Synthesis of bone implant substitutes using organic additive based zirconia nanoparticles and their biodegradation study.

Zirconia, a hard-ceramic, is potential material for bone and dental implants. However, the problem limiting its application is inertness. This problem can be minimized using body compatible and non-toxic organic additives. Organic additives-based zirconia (OZ) nanoparticles are synthesized using sol-gel method. Zirconium oxychloride is used as precursor and water as solvent.
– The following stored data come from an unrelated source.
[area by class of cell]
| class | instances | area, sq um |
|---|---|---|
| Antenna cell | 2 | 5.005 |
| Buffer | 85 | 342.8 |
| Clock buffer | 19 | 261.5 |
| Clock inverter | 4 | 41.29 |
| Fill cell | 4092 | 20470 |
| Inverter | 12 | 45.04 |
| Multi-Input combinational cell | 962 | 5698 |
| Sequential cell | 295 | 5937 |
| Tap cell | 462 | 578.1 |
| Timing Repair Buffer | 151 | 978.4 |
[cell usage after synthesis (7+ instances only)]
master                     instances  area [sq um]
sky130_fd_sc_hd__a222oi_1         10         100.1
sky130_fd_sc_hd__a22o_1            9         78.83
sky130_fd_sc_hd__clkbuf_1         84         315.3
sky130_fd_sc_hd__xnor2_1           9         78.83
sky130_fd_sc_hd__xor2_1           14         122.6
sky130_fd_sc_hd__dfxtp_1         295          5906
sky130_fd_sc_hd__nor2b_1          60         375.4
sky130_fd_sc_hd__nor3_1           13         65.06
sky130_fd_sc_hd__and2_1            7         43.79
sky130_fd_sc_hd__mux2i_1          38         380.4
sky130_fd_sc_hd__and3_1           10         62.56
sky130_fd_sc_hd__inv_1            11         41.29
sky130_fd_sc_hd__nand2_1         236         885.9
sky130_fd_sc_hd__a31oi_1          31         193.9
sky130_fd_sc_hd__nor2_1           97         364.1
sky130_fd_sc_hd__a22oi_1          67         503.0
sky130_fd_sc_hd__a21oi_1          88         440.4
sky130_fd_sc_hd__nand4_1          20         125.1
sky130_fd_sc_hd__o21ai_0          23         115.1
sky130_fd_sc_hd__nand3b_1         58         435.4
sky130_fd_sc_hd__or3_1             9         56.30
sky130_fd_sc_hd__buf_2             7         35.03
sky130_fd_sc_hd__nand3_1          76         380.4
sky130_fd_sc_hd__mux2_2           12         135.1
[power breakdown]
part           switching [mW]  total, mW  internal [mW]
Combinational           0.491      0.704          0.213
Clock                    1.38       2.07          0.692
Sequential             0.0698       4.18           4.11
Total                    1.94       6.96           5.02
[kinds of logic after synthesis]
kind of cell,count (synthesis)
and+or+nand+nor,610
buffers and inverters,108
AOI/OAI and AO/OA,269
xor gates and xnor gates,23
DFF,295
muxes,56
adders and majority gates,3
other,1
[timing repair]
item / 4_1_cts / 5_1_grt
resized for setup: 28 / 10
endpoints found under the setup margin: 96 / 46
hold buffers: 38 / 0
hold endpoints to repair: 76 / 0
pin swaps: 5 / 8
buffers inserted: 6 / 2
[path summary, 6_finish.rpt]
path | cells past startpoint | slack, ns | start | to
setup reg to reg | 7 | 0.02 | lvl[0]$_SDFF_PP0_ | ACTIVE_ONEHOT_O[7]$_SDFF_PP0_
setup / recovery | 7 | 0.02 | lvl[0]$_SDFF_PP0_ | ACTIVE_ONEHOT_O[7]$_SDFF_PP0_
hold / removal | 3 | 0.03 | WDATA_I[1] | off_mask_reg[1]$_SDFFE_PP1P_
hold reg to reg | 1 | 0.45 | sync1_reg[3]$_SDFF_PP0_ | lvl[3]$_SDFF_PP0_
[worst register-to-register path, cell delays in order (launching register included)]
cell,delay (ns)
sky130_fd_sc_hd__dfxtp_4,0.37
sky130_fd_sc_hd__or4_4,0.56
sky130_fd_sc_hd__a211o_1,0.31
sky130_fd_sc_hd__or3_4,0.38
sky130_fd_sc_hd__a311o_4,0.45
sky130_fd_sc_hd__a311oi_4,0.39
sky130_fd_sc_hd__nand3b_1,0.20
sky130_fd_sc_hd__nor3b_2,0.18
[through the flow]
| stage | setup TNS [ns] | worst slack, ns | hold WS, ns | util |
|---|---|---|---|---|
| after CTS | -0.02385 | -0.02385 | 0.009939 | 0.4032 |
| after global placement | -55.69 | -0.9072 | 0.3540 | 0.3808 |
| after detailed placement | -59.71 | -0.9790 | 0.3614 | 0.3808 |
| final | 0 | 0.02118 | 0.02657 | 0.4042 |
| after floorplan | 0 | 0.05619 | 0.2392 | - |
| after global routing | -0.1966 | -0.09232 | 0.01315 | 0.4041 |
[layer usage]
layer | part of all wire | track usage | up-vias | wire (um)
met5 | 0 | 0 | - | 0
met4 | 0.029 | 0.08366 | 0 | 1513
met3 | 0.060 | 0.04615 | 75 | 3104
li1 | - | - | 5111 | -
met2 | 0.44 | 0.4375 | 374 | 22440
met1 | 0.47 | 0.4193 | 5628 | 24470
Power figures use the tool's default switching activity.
===== config.mk =====
export PLATFORM = sky130hd
export DESIGN_NAME = hsmb_bridge
export DESIGN_NICKNAME = d
export VERILOG_FILES = /design/src/verilog/hsmb_pkg.sv /design/src/verilog/hsmb_bridge.sv /design/src/verilog/hsmb_arbiter.sv
export VERILOG_INCLUDE_DIRS = /design/src /design/src/verilog
export SDC_FILE = /design/constraint.sdc
export NUM_CORES = 1
export LEC_CHECK = 0
export ABC_AREA = 1
export BUFFER_PORTS_ARGS = -buffer_cell sky130_fd_sc_hd__buf_2
export CELL_PAD_IN_SITES_DETAIL_PLACEMENT = 2
export CELL_PAD_IN_SITES_GLOBAL_PLACEMENT = 2
export CORE_MARGIN = 2
export CORE_UTILIZATION = 24
export CTS_CLUSTER_DIAMETER = 60
export DETAILED_ROUTE_END_ITERATION = 10
export PLACE_DENSITY = 0.95
export SLEW_MARGIN = 20
export SYNTH_ARGS = -nofsm -noshare
export SYNTH_HDL_FRONTEND = slang
export SYNTH_SLANG_ARGS = --single-unit
export TNS_END_PERCENT = 100

===== constraint.sdc =====
create_clock -name clk -period 4.4 [get_ports clk]
set_input_delay 0.44 -clock clk [delete_from_list [all_inputs] [get_ports clk]]
set_output_delay 0.44 -clock clk [all_outputs]
set_load 0.05 [all_outputs]

===== src/verilog/hsmb_defs.svh =====
// Constants for the host shared memory window bridge.
// Assumes a 16-bit ISA-style host side and a 32-bit shared buffer RAM.
//
// Functional notes
// - No host memory response until mapping enabled
// - Decode separate I/O and memory host spaces
// - Processor held in reset until run bit
// - Arbitrate and serialize simultaneous buffer accesses
// - Convert 32-bit buffer words to 16-bit host
// - Buffer 32 bits wide, 128k to 2M words
// - Extended mode: 1 MB window between 1-16 MB
// - Paged mode: 64 kB window below 16 MB
// - Page register selects visible 64 kB segment
// - Host decoding spans 16 MB of addresses
`ifndef HSMB_DEFS_SVH
`define HSMB_DEFS_SVH

// I/O block sits at host I/O 0x300, eight word slots holding five registers
`define HSMB_IO_BASE 7'h60
`define HSMB_REG_CTRL 3'h0
`define HSMB_REG_EXTBASE 3'h1
`define HSMB_REG_PAGE 3'h2
`define HSMB_REG_PAGEBASE 3'h3
`define HSMB_REG_STATUS 3'h4

// Control register fields
`define HSMB_CTRL_MEMEN 0
`define HSMB_CTRL_RUN 1
`define HSMB_CTRL_PAGED 2

// Status register fields
`define HSMB_STAT_BUSY 0
`define HSMB_STAT_RUN 1
`define HSMB_STAT_SIZE_LO 2
`define HSMB_STAT_CNT_LO 8

// Reset values
`define HSMB_RST_EXTBASE 4'h1
`define HSMB_RST_PAGE 7'h00
`define HSMB_RST_PAGEBASE 8'h0D

// Largest legal fitted-size code: 2M words
`define HSMB_SIZE_MAX 3'h4

`endif


===== src/verilog/hsmb_pkg.sv =====
// Types shared by the bridge modules.
// Assumes the constants header is compiled alongside.
package hsmb_pkg;

  typedef enum {
    HS_IDLE,
    HS_REQ,
    HS_RDATA,
    HS_DONE
  } hsmb_host_state_e;

  typedef enum logic {
    HSMB_MAP_EXT,
    HSMB_MAP_PAGED
  } hsmb_map_e;

endpackage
OZ nanoparticles are calcined in the temperature range of 100-1000 °C. Transition from mixed zirconia phases to amorphous behavior is observed at 300 °C. Phase-pure tetragonal ZrO2 (t-ZrO2 ) along with reduced crystallite size ~12.7 nm is observed at 500 °C. Mixed phases, appearing at 800 °C, exhibit increased monoclinic to tetragonal ratio at 900-1000 °C. SEM images show OZ nanoparticles with ~50 nm diameter at 500 °C. Nanoparticles with ~50 nm and ~70-75 nm diameter along with nanowires (~8 nm) are observed at 600-700 °C. FTIR band at 500 cm-1 along with shoulder at 580 cm-1 and Raman band at 148 cm-1 confirm the presence of t-ZrO2 at 500-600 °C. High value of hardness, ~15 GPa, and dielectric constant (~57 68) suitable for bio-application is observed for OZ nanoparticles calcined at 500 °C. Optimized t-ZrO2 is immersed in stimulated body fluid for 1, 2, 4, 8, 13, 20 and 26 weeks. Small degradation in weight and hardness is observed even after 26 weeks of immersion.